CGAP’s change of heart may have been inevitable. While the various technologies that have been used to expand financial inclusion––group guarantees, social collateral, digital payments platforms, and agent networks––have indeed proven to be very effective in expanding low-income people’s access to formal financial services, they have not led to an entrepreneurship revolution. Few microfinance clients transform from subsistence livelihoods to more secure and sustainable enterprises.

Evidence for the failure of the entrepreneurship paradigm has been accumulating for years. The limited impact that financial inclusion has had on the businesses and incomes of individual entrepreneurs has led some to indict financial service providers themselves. They have been accused of charging excessive interest rates, over-lending, and foreclosing on assets, thereby leaving their low-income clients even poorer than before.

There is no doubt that there have been abuses, but the fact that the vast majority of clients repay their loans on time and borrow again indicates that these problems are not widespread and systemic enough to be the main explanation for the failure of an entrepreneurship revolution to materialize.

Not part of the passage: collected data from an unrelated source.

===== src/logic/soc_pkg.sv =====
package soc_pkg;

  // bus side widths
  typedef logic [31:0] bus_addr_t;   // byte address from the master
  typedef logic [31:0] bus_data_t;   // read / write data word
  typedef logic [3:0]  byte_en_t;    // one enable per byte lane

  // decode fields cut out of bus_addr_t
  typedef logic [15:0] page_t;       // address[31:16], picks the region
  typedef logic [13:0] word_addr_t;  // address[15:2], word offset in region

  // interrupt and hid payloads
  typedef logic [31:0] irq_vec_t;    // pending bits
  typedef logic [31:0] hid_frame_t;  // serial shift word

  // address map, one 64 KB page per region
  localparam page_t PAGE_SRAM = 16'h0200;
  localparam page_t PAGE_IRQ  = 16'h0202;
  localparam page_t PAGE_HID  = 16'h0207;

  // pending bit positions
  // bits 0 and 1 stay reserved (no timer / uart here)
  localparam int IRQ_HID   = 2;
  localparam int IRQ_AUDIO = 3;

  // hid frame layout
  // low bits are payload, parity sits above them at bit 28
  localparam int HID_PARITY_BITS = 25;  // bits covered by the xor
  localparam int HID_PARITY_POS  = 28;  // expected parity bit

endpackage


===== src/logic/bus_decoder.sv =====
`timescale 1ns/1ps

module bus_decoder
  import soc_pkg::*;
(
  input  bus_addr_t  address,
  input  logic       read,
  input  logic       write,
  output logic       sram_read,
  output logic       sram_write,
  output logic       irq_clear,
  output logic       hid_read,
  output word_addr_t word_addr,
  input  bus_data_t  sram_readdata,
  input  bus_data_t  irq_readdata,
  input  bus_data_t  hid_readdata,
  input  logic       sram_wait,
  output bus_data_t  readdata,
  output logic       waitrequest
);

  page_t page;       // upper half of the address
  logic  sram_sel;
  logic  irq_sel;
  logic  hid_sel;

  assign page      = address[31:16];
  assign word_addr = address[15:2];  // byte lanes come from byteenable

  // region selects
  assign sram_sel = (page == PAGE_SRAM);
  assign irq_sel  = (page == PAGE_IRQ);
  assign hid_sel  = (page == PAGE_HID);

  // per-slave strobes, only the selected slave sees read/write
  assign sram_read  = sram_sel & read;
  assign sram_write = sram_sel & write;
  assign irq_clear  = irq_sel & write & (word_addr == '0);  // clear reg at offset 0
  assign hid_read   = hid_sel & read;  // read also consumes the frame

  // read data: or of selected slaves, unmapped reads zero
  assign readdata = (sram_sel ? sram_readdata : '0) |
                    (irq_sel  ? irq_readdata  : '0) |
                    (hid_sel  ? hid_readdata  : '0);

  // only sram ever stalls
  assign waitrequest = sram_sel ? sram_wait : 1'b0;

endmodule


===== config.mk =====
export PLATFORM = sky130hd
export DESIGN_NAME = bus_decoder
export DESIGN_NICKNAME = d
export VERILOG_FILES = /design/src/logic/soc_pkg.sv /design/src/logic/bus_decoder.sv
export SDC_FILE = /design/constraint.sdc
export NUM_CORES = 1
export LEC_CHECK = 0
export ABC_AREA = 0
export BUFFER_PORTS_ARGS = -buffer_cell sky130_fd_sc_hd__buf_2
export CAP_MARGIN = 40
export CORE_ASPECT_RATIO = 1.1
export CORE_MARGIN = 4
export CORE_UTILIZATION = 26
export DETAILED_ROUTE_END_ITERATION = 10
export GPL_TIMING_DRIVEN = 0
export PLACE_DENSITY = 0.8
export SYNTH_ARGS = -nofsm -noshare
export SYNTH_HDL_FRONTEND = slang
export SYNTH_SLANG_ARGS = --single-unit

===== constraint.sdc =====
create_clock -name vclk -period 1.2
set_input_delay 0.24 -clock vclk [all_inputs]
set_output_delay 0.24 -clock vclk [all_outputs]
set_load 0.02 [all_outputs]

[Word-level counts from Yosys, hierarchy flattened]
Cells that the tools add are included.
Storage, ports and cells
  logic and storage cells: 15
  input port bits: 131
  register bits after elaboration: 0
  output and inout bits: 51
Cells by class
  bitwise logic cells: 7
  multiplexer cells: 4
  reductions and logical operators: 1
  eq/ne operators: 3
Operators by type and width (number)
  32-bit 2-to-1 mux: 3
  32-bit OR: 2
  16-bit by 10-bit equality test with 1-bit output, second input constant: 3
  14-bit zero test: 1
  1-bit AND: 5
  1-bit 2-to-1 mux: 1

[Longest topological paths before layout]
  depth after elaboration: 4
  depth in mapped cells: 6

[Worst setup path before layout]
OpenSTA, ideal clock, no wires.
  path kind: input-to-output
  start point: input port address[17]
  end point: output port sram_read
  arrival time: 1.359 ns
  stages on the path: 4
  setup slack: -0.399 ns
  cells stage by stage: buf_4 buf_6 or3_1 nor3_1
On the way
  word-level cells in the longest chain between the ends: 2
Ends and longest elaborated chain
  start, declared: line bus_decoder.sv:6  | input bus_addr_t address,
  16-bit by 10-bit equality test with 1-bit output: line bus_decoder.sv:31  | assign sram_sel = (page == PAGE_SRAM);
  1-bit AND: line bus_decoder.sv:36  | assign sram_read = sram_sel & read;
  end, declared: line bus_decoder.sv:9  | output logic sram_read,
Every way passes these cells.

[Worst setup path in the final report]
  start point: input port address[24]
  end point: output port readdata[5]
On the way
  word-level cells in the longest chain between the ends: 4
Ends and longest elaborated chain
  16-bit by 10-bit equality test with 1-bit output, on equally long branches: line bus_decoder.sv:31, bus_decoder.sv:32
  32-bit 2-to-1 mux, on equally long branches: line bus_decoder.sv:42, bus_decoder.sv:43
  32-bit OR: line bus_decoder.sv:42  | assign readdata = (sram_sel ? sram_readdata : '0) |
  32-bit OR (*): line bus_decoder.sv:43  | (irq_sel ? irq_readdata : '0) |
  end, declared: line bus_decoder.sv:18  | output bus_data_t readdata,
Every way passes the cells marked *; elsewhere a longest branch is shown, timed or not.

==> impl_summary.txt <==
----------------------------------------------------
[Layout]
  Layout clock buffers ... 0
  Post-route insts no fill ... 380
  Antenna Diode Count ... 0
  Area used by multi-input combinational logic ... approximately 1200 um^2
  Leading cell types in the layout, fill and taps excluded ... 173 x sky130_fd_sc_hd__buf_2, 32 x sky130_fd_sc_hd__nor2_4, 32 x sky130_fd_sc_hd__mux2_2
  Num sequential ... 0
  Syn-to-layout area delta ... 127%
  Most common library cell in the layout ignoring fill and taps ... sky130_fd_sc_hd__buf_2
  Footprint of the flip-flops and latches ... 0 um^2
  Post-layout net count ... 461
  Area of all placed cells without fillers ... between 2000 and 2500 um^2
  Share of final-layout standard cells stronger than drive strength 1 ... 87.5%
  FILL cells ... about 360

[Synthesis]
  Yosys warning total ... 0
  Distinct cell type count of the synthesized netlist ... 18
  Mapped cell area ... around 1100 um^2
  Avg Inst Size Synth ... about 7.4 um^2
  Post-Syn Nets ... 278
  Post-synthesis cell count ... between 100 and 150
  Post-synthesis sequential area ratio ... 0%

[Die]
  Area of the die ... ~5300 um^2
  Placeable core area ... 3990 um^2
  Vertical extent of the die ... 75.7 um
  Number of placement rows ... 24
  Die width ... 69.6 um
  Effective utilization at floorplan ... 27.2%
  Ports ... 182

[Timing]
  Upper clock frequency limit ... 0.608 GHz
  Count of final hold-check violations ... 0
  Remaining max-slew budget at the tightest pin ... around four fifths
  Final worst path period share ... 137%
  Fin Setup TNS ... -15.74 ns
  Hold WS ... approximately 0.80 ns
  Post-route worst setup slack ... -0.446 ns
  Final setup violating endpoints ... 37
  Actual transition at the worst max-transition pin ... 0.313 ns
  Final Critical Period ... 1.65 ns
  Unrepaired setup endpoints after global routing ... yes
  Final Max Slew Viols ... 0

[Clocking]
  Hold-fix buffers at CTS ... 0

[Placed design]
  Number of buffers inserted by port buffering ... 179
  Post-Place Worst Slack ... -0.696 ns
  HPWL after DPL ... 4780 um
  Placed Instance Area ... 2320 um^2
  Placed instance count ... ~380
  GP Congestion ... 0.815

[Route]
  Iteration-0 DRC Markers ... 51
  Average detailed-routed wire length per instance ... 14.7 um
  Post-DRT Antenna Nets ... 0
  Total vias in the final route ... 1867
  Post-Route WL ... 5590 um
  DRC viols ... 0
  First-pass detailed-route iteration total ... 4
  Average vias per placed instance ... between 4 and 5

[Pwr]
  Power per unit of standard cell area ... around 250 nW/um^2
  Worst vdd rail ir drop ... 0.133 mV
  Leakage Power ... 1.22 nW

[Global routing]
  Via count of the first global-routing pass ... between 1500 and 2000
  Grt met1 use ... between 10% and 20%
  Met2 Usage GRT ... 40.9%
  Global-route total usage across every layer ... about a fifth
  Global-route wire length before repair ... 8520 um
  Maximum number of pins on one net before global-route repair ... 11
  Leftover overflow at the end of global routing ... 0
  GR Layer Usage met3 ... 5.15%
  Antenna violations before repair ... 1
  Gr busiest metal ... met2

[Run status]
  Violations in the final reports ... negative setup slack
  Run status ... finished, violations left

[Job]
  Number of max-cap violations ... 0

[Worst setup path]
  Slowest cell on the critical path ... sky130_fd_sc_hd__nor4b_4
  Data arrival time of the critical path ... around 1.4 ns
  Type of destination of the critical path ... primary output
  Critical path type ... primary input to primary output
  Critical path, cell by cell ... buf_8 > nor4b_4 > nand4_4 > buf_8 > nor2_4 > buf_2
  Worst Path Max Fanout ... 10
  Delay of the slowest cell on the worst path ... 0.33 ns
  Data required, critical path ... 0.96 ns
  Type of origin of the critical path ... primary input
  Critical path's most frequent cell ... sky130_fd_sc_hd__buf_8

[Hold path]
  Worst min-delay path class ... primary input to primary output

----------------------------------------------------
[cell type report]
cell class / count / share of cell area (%)
buffer: 28 / 9.09
inverter: 3 / 0.457
multi-input combinational: 116 / 48.4
tap: 52 / 2.64
timing repair buffer: 181 / 39.4
[cells in the mapped netlist]
library cell	instances	area (um^2)
sky130_fd_sc_hd__buf_6	4	45.0
sky130_fd_sc_hd__nand3_1	1	5.00
sky130_fd_sc_hd__or3_1	1	6.26
sky130_fd_sc_hd__clkbuf_1	3	11.3
sky130_fd_sc_hd__nand2_1	2	7.51
sky130_fd_sc_hd__buf_2	4	20.0
sky130_fd_sc_hd__and3_1	1	6.26
sky130_fd_sc_hd__nor4b_1	2	17.5
sky130_fd_sc_hd__buf_4	17	128
sky130_fd_sc_hd__nor4_2	1	12.5
sky130_fd_sc_hd__inv_1	3	11.3
sky130_fd_sc_hd__nor3_1	5	25.0
sky130_fd_sc_hd__nor2_1	35	131
sky130_fd_sc_hd__nor4_1	2	12.5
sky130_fd_sc_hd__a22oi_1	32	240
sky130_fd_sc_hd__nor4b_4	1	23.8
sky130_fd_sc_hd__nand4_4	1	21.3
sky130_fd_sc_hd__mux2_2	32	360
[worst paths after layout]
| kind | end | from | cells past startpoint |
|---|---|---|---|
| setup / recovery | readdata[5] | address[24] | 6 |
| hold / removal | word_addr[1] | address[3] | 3 |
[worst max-delay path, delay by kind of cell]
kind / cells / cell delay, ns
buf+inv: 3 / 0.50
simple gates: 3 / 0.66
[metrics by stage]
stage	utilization, %	total power [W]
6_report	61.7	0.000616
5_1_grt	61.7	0.000669
4_1_cts	60.9	0.000609
3_5_place_dp	58.2	0.000596
3_3_place_gp	58.2	0.000581
2_1_floorplan	-	0.000319
[routing by layer]
layer  vias to the layer above  part of all wire (%)  wire length (um)
met4                         2                   1.1                63
met3                         8                    11               605
li1                        897                     -                 -
met2                       116                    57              3190
met1                       844                    31              1720
met5                         -                  0.14                 8
[logic make-up (layout without fill, tap and decap cells)]
| group | count (synthesis) | after routing | synth area share, % |
|---|---|---|---|
| AOI/OAI and AO/OA | 32 | 32 | 22.1 |
| buffers and inverters | 31 | 212 | 19.8 |
| muxes | 32 | 32 | 33.2 |
| and+or+nand+nor | 52 | 52 | 24.8 |
[where the power goes]
group          total, W  switching [W]  internal, W
Sequential            0              0            0
Clock                 0              0            0
Combinational  0.000616       0.000274     0.000342
[what timing repair did]
action,4_1_cts,5_1_grt
gates resized for setup,24,7
setup endpoints to repair,37,37
pin swaps,4,0
buffers inserted,2,0
Power figures use the tool's default switching activity.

ACCESS’s view is that it was always wildly optimistic to expect that small-scale, undercapitalized, inefficient producers with limited information can extract profit from market transactions in which they have no power. The belief that markets are “free”––that there are no power imbalances and that information is available to all––was ideology, not economics. Because they lack market power, the fact is that most people with micro-enterprises get by rather than get ahead.

The prototypical microfinance client is often described as an entrepreneur, but their characteristics as well as their activities are nothing like the entrepreneurs who are increasingly revered in developed economies. They are neither seeking to introduce new products or services to the market nor “disrupt” incumbent models, much less pursue some form of personal development. With barely enough resources on which to live, their entrepreneurial efforts are motivated primarily by survival. What they do can be more accurately called “livelihoods” or subsistence enterprises.

Operating with limited skills and small sums of start-up capital, these smallholder farmers and micro-entrepreneurs often sell goods and services to customers who, like themselves, are at the base of the income pyramid. Their small scale, coupled with a lack of competitive advantage, make it extremely challenging for them to grow their businesses or even expand their profit margins beyond the subsistence level.

In upcoming posts, we’ll explore further the characteristics of the subsistence entrepreneurs that constitute most microfinance clients and contrast them with transformative entrepreneurs who have successfully commercialized their businesses. These microfinance “success stories” are not just useful for marketing. They are a population to learn from. ACCESS has studied them to understand what common factors contribute to business success and whether those factors can be transferred to others in order to increase the impact of financial inclusion.